▶ Your assignment
Start with the first line of the data and end with the line that holds "export CAP_MARGIN = 20"; write out each one exactly.

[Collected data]

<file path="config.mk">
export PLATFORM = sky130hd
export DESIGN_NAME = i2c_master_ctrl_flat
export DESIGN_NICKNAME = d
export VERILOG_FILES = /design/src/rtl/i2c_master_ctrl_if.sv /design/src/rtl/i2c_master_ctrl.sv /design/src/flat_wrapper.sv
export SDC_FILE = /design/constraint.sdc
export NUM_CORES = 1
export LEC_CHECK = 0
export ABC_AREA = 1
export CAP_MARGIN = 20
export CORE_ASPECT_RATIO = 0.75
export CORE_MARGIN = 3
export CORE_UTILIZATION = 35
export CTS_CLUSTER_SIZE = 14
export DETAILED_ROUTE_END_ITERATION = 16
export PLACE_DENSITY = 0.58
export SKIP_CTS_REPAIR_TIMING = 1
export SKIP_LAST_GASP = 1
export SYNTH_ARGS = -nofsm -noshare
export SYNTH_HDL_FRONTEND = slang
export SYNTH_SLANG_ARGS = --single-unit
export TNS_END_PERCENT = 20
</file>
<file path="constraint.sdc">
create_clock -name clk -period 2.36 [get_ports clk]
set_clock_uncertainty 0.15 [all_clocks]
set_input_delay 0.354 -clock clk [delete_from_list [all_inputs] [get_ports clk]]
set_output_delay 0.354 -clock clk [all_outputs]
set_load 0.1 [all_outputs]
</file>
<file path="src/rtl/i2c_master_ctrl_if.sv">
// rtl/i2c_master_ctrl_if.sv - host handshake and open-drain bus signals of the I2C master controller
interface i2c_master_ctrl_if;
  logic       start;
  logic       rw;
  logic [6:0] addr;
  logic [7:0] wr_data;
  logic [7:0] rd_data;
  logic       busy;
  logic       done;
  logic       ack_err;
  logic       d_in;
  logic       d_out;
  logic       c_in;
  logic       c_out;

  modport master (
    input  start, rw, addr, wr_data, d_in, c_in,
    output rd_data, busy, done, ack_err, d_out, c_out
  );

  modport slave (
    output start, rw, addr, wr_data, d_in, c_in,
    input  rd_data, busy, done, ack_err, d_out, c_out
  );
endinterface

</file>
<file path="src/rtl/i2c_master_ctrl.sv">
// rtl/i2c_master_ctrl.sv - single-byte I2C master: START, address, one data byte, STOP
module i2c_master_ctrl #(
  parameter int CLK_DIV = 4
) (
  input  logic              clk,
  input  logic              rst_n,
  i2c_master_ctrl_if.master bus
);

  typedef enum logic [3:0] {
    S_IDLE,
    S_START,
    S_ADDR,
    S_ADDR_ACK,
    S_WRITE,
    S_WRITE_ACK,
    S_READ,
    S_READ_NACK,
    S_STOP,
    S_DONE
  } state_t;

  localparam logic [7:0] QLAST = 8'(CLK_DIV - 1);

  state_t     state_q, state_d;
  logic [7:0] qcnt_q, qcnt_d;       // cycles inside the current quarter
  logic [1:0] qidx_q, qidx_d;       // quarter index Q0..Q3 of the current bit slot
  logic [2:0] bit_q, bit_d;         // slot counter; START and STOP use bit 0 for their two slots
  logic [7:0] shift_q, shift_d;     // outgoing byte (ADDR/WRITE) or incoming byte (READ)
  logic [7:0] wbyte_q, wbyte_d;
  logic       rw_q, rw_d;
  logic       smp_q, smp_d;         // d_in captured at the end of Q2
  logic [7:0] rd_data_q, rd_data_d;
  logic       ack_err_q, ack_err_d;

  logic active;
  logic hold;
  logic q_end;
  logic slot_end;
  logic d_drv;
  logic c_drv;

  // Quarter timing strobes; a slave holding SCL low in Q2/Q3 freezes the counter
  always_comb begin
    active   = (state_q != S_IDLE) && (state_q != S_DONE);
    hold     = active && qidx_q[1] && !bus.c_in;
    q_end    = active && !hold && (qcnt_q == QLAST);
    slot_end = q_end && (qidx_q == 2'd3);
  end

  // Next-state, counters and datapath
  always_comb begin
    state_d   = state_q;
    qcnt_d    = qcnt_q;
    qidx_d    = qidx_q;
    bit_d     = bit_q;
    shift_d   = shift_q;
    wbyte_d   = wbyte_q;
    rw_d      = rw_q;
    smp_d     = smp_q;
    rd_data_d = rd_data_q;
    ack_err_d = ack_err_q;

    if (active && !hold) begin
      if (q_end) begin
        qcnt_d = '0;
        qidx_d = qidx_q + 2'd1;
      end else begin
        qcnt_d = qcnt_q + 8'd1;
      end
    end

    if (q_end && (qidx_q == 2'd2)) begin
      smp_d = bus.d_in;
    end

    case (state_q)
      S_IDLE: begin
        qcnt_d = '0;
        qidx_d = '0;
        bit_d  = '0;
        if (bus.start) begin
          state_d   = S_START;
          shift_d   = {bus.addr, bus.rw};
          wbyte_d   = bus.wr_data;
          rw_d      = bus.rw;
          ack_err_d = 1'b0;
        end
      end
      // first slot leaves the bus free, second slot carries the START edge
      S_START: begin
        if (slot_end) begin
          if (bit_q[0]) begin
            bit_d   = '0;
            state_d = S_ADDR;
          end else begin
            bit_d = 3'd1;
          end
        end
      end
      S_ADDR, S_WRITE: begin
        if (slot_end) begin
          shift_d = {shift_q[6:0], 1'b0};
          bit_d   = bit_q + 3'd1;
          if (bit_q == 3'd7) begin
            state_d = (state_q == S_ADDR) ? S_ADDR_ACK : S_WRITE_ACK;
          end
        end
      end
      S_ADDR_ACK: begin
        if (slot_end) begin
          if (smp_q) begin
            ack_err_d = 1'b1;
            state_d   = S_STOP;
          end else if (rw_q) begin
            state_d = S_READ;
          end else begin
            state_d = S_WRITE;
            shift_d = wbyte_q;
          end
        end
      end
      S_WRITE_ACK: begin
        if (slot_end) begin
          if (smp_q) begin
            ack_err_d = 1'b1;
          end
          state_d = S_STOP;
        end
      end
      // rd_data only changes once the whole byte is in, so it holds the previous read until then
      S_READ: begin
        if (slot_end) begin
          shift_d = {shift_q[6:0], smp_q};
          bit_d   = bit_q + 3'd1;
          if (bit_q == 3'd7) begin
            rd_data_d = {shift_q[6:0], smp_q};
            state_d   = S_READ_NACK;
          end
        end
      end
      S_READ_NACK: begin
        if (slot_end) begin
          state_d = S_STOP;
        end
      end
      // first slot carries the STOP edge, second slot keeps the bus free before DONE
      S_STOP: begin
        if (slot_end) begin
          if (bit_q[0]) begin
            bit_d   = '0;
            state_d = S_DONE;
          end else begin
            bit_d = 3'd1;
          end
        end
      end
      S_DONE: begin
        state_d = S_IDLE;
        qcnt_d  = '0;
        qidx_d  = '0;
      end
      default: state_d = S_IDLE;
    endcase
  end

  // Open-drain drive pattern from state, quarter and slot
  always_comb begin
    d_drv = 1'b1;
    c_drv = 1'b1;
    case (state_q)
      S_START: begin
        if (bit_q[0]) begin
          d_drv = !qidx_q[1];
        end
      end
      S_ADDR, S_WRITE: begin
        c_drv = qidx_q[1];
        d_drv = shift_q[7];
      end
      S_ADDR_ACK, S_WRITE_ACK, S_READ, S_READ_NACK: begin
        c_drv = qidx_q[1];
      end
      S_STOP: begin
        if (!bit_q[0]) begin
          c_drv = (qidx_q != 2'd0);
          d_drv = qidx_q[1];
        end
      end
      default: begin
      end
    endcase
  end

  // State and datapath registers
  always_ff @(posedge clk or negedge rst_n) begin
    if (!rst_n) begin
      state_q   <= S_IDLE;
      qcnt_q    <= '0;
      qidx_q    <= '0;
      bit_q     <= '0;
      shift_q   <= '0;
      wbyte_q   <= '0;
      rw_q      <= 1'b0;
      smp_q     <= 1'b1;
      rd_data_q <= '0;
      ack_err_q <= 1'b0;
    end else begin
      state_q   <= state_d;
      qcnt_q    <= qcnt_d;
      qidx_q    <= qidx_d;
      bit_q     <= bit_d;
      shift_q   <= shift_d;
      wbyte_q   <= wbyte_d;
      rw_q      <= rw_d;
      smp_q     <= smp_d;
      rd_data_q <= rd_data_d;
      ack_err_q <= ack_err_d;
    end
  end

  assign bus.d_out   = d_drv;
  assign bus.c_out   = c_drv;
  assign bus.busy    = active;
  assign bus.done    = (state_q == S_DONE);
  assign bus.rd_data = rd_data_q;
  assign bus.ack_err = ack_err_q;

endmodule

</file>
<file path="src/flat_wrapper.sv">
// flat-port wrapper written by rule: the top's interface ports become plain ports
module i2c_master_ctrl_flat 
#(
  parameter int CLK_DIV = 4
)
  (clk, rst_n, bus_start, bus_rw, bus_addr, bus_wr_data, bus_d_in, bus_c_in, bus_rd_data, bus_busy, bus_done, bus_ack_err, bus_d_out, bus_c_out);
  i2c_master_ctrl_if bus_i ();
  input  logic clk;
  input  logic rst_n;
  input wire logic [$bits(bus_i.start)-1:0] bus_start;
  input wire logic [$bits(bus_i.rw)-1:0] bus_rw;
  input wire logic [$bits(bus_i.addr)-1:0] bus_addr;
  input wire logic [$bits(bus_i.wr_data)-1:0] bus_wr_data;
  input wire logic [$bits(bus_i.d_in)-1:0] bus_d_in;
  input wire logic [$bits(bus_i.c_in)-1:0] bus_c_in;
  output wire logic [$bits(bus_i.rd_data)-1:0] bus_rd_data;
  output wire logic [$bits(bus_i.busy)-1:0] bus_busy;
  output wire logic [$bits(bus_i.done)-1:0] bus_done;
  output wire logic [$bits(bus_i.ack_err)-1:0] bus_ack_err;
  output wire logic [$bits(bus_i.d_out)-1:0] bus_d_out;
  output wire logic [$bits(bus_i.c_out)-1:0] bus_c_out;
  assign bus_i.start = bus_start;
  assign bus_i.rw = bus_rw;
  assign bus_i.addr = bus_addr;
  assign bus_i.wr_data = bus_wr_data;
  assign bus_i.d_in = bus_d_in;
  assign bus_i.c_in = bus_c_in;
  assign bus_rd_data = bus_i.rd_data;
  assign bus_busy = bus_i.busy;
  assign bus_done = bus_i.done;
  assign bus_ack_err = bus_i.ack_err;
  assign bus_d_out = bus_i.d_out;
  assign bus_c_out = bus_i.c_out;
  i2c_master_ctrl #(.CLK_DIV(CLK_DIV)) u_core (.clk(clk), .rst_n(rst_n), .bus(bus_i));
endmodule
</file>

▶ Written response
<file path="config.mk">
export PLATFORM = sky130hd
export DESIGN_NAME = i2c_master_ctrl_flat
export DESIGN_NICKNAME = d
export VERILOG_FILES = /design/src/rtl/i2c_master_ctrl_if.sv /design/src/rtl/i2c_master_ctrl.sv /design/src/flat_wrapper.sv
export SDC_FILE = /design/constraint.sdc
export NUM_CORES = 1
export LEC_CHECK = 0
export ABC_AREA = 1
export CAP_MARGIN = 20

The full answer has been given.